» **GOAL OF THE EXERCISE**
Transcribe word for word the lines below from the line with "endfunction" through the line with "state_d = S_BRK;", ends included.

Dataset entries
■ ■ ■ ■ ■
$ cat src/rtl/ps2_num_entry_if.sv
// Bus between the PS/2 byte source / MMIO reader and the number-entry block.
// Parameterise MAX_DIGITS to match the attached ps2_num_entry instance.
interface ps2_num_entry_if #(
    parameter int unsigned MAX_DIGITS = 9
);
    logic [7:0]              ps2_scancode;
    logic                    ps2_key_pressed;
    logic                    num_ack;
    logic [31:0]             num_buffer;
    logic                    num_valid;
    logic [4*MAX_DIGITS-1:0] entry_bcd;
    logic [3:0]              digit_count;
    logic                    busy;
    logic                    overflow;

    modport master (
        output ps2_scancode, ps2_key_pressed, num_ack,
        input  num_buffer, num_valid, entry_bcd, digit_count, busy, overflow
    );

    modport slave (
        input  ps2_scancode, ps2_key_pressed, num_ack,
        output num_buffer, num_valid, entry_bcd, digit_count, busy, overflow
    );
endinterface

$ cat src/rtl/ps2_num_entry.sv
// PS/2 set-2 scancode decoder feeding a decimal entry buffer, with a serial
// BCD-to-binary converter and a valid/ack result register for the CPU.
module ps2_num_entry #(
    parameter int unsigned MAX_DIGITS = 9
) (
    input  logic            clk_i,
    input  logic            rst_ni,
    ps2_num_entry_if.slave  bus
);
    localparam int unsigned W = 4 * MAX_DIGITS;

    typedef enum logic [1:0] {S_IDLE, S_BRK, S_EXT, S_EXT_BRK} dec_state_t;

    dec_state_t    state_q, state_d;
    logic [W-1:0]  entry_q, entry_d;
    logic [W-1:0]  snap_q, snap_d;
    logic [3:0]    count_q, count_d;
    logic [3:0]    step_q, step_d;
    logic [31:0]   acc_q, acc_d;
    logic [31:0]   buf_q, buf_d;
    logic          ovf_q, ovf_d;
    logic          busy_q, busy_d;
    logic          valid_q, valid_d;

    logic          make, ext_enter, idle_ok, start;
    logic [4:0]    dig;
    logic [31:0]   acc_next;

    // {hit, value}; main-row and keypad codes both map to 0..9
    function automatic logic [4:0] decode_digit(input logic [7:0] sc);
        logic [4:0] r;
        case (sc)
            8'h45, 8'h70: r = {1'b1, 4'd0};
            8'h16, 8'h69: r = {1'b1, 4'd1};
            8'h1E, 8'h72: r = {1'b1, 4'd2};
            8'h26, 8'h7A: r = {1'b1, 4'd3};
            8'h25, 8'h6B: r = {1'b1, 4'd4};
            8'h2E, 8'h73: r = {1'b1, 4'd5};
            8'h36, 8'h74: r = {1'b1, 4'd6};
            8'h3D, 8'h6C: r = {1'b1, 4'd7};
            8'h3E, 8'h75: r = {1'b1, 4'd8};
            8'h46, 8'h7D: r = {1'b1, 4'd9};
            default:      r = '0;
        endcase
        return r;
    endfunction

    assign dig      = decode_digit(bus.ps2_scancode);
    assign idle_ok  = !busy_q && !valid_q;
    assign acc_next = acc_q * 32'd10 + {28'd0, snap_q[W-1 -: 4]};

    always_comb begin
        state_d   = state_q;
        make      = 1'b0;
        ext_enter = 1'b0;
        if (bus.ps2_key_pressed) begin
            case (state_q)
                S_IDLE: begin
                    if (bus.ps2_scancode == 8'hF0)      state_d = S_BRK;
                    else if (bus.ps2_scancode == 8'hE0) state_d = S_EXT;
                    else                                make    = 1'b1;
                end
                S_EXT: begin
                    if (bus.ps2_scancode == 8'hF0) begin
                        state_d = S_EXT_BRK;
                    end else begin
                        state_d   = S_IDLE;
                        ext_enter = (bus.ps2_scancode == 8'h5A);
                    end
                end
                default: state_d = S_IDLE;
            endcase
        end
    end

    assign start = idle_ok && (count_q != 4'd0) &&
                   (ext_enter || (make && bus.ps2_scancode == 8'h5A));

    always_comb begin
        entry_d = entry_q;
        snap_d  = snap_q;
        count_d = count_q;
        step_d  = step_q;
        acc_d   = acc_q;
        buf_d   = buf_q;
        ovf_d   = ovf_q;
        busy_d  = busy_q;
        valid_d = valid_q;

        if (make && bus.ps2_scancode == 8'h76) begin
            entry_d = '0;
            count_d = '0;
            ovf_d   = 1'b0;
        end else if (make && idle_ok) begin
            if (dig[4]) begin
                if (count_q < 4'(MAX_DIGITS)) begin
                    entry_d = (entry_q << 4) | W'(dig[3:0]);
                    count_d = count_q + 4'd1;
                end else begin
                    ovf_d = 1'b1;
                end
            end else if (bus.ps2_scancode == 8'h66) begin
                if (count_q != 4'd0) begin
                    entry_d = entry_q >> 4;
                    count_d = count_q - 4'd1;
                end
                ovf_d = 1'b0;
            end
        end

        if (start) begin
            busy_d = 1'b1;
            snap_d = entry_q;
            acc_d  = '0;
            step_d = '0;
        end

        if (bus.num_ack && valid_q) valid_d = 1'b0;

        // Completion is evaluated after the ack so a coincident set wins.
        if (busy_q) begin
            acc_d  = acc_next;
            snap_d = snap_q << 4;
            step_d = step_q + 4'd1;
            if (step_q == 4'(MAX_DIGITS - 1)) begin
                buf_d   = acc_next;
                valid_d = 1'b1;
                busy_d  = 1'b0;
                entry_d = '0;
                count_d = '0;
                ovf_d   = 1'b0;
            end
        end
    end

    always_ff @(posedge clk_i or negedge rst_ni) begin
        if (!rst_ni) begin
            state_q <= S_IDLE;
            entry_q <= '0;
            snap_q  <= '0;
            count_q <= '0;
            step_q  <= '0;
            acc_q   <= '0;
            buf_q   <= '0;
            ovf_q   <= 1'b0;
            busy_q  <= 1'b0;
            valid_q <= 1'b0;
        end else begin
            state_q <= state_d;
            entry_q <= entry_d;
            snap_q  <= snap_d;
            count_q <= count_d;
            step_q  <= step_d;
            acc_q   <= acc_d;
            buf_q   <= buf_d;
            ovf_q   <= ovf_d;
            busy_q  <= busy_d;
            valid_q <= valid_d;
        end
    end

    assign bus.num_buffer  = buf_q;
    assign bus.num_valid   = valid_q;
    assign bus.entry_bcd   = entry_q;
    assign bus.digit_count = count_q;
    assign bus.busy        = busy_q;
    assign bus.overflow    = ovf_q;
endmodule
■ ■ ■ ■ ■
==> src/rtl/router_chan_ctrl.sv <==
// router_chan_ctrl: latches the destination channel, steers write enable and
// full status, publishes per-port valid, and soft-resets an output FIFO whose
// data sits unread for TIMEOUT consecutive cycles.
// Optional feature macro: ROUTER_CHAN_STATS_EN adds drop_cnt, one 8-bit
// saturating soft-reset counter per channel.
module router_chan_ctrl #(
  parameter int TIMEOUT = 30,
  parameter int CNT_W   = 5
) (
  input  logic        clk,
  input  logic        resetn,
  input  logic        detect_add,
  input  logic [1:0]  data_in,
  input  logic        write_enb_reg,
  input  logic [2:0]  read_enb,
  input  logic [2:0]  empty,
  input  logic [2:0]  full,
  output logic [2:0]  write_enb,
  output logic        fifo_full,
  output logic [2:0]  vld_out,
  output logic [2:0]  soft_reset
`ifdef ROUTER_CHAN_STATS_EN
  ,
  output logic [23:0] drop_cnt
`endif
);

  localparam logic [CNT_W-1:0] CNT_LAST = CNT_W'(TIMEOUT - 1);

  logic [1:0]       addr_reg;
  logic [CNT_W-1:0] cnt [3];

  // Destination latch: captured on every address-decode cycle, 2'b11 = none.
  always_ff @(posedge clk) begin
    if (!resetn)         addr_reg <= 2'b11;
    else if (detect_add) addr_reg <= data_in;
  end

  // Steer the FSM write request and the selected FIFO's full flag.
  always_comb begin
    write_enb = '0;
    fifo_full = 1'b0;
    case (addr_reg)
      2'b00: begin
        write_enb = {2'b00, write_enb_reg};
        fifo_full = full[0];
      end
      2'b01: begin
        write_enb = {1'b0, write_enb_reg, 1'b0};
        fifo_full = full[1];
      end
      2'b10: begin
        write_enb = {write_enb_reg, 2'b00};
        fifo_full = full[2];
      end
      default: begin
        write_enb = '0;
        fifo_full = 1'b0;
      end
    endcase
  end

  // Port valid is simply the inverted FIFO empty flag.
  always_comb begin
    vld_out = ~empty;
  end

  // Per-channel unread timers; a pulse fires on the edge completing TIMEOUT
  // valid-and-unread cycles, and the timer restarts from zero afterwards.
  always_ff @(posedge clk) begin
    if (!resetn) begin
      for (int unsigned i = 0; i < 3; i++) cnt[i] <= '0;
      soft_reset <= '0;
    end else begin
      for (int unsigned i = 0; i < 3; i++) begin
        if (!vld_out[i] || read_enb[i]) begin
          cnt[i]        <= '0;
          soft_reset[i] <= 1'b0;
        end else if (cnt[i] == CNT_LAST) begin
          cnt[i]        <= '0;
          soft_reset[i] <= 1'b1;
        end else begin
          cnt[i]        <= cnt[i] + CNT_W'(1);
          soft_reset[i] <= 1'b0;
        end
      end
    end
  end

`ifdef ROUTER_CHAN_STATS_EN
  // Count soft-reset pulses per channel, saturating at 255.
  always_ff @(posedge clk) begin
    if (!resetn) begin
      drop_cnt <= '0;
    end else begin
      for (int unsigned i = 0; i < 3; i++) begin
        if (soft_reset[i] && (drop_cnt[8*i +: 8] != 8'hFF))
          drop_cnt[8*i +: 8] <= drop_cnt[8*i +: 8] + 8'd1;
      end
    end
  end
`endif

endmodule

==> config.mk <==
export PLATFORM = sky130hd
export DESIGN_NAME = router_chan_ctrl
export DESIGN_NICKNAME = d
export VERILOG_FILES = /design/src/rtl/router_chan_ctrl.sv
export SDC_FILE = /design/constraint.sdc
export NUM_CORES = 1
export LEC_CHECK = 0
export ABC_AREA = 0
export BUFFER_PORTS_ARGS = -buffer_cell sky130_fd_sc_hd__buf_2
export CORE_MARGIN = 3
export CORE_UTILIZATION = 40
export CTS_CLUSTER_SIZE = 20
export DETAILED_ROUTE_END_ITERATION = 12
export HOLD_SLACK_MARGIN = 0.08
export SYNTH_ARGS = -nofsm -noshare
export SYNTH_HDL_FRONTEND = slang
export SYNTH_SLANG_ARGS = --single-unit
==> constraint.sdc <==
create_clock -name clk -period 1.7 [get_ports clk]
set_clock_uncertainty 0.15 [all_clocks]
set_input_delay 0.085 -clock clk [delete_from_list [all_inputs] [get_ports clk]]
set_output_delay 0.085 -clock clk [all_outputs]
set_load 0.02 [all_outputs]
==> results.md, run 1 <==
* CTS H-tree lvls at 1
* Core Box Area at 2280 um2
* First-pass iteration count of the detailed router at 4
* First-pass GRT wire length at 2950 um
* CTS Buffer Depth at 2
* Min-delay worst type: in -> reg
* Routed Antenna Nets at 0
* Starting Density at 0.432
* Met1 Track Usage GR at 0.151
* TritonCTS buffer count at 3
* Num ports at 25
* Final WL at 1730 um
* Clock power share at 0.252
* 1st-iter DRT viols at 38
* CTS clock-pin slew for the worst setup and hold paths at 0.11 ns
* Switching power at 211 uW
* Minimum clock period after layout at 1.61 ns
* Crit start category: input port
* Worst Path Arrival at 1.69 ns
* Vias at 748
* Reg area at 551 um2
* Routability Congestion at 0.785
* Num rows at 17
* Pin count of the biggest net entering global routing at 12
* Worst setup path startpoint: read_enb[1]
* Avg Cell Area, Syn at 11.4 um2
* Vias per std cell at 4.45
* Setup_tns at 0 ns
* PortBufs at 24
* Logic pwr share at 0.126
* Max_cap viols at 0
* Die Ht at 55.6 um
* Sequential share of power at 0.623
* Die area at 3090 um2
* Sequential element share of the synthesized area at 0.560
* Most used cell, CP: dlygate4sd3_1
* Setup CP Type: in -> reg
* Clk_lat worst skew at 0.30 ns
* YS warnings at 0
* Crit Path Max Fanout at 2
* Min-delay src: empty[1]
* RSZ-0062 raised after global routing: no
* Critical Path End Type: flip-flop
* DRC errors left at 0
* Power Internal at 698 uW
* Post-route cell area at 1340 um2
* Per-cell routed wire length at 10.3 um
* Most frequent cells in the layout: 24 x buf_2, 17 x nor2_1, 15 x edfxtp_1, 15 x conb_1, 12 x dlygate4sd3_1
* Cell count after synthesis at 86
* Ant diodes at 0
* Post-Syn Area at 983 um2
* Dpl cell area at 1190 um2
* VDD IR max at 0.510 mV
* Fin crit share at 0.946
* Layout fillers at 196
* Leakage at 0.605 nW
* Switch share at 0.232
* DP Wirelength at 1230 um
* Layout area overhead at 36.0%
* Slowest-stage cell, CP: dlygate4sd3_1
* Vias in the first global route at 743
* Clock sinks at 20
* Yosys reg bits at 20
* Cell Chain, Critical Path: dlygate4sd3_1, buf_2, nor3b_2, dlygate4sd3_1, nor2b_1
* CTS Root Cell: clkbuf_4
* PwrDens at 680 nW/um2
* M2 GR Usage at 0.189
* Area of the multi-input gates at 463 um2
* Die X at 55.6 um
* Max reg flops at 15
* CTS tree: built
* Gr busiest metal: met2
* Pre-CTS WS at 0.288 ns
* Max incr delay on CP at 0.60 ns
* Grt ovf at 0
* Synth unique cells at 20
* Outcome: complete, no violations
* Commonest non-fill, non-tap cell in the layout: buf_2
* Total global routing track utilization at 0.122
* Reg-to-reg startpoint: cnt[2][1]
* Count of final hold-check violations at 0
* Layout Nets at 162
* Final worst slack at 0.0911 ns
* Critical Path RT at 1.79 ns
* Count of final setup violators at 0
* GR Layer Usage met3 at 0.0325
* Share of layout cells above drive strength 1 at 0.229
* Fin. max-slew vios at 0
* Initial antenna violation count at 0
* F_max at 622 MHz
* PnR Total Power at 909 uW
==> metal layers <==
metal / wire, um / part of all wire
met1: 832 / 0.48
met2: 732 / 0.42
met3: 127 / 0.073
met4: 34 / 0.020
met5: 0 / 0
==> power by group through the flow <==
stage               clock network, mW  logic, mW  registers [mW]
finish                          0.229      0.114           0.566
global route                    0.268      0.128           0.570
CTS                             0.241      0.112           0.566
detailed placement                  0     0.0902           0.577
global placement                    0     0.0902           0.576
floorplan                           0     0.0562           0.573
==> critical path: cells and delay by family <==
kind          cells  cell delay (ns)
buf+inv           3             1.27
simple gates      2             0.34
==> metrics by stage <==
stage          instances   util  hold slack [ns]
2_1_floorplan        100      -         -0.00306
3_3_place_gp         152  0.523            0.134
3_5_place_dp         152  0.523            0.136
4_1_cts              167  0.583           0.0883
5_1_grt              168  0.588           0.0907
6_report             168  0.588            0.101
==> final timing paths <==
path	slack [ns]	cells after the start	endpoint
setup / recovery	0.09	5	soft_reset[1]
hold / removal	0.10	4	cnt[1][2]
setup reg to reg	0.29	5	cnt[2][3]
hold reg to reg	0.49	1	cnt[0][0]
■ ■ ■ ■ ■
» **EXERCISE OUTPUT**
    endfunction

    assign dig      = decode_digit(bus.ps2_scancode);
    assign idle_ok  = !busy_q && !valid_q;
    assign acc_next = acc_q * 32'd10 + {28'd0, snap_q[W-1 -: 4]};

    always_comb begin
        state_d   = state_q;
        make      = 1'b0;
        ext_enter = 1'b0;
        if (bus.ps2_key_pressed) begin
            case (state_q)
                S_IDLE: begin
                    if (bus.ps2_scancode == 8'hF0)      state_d = S_BRK;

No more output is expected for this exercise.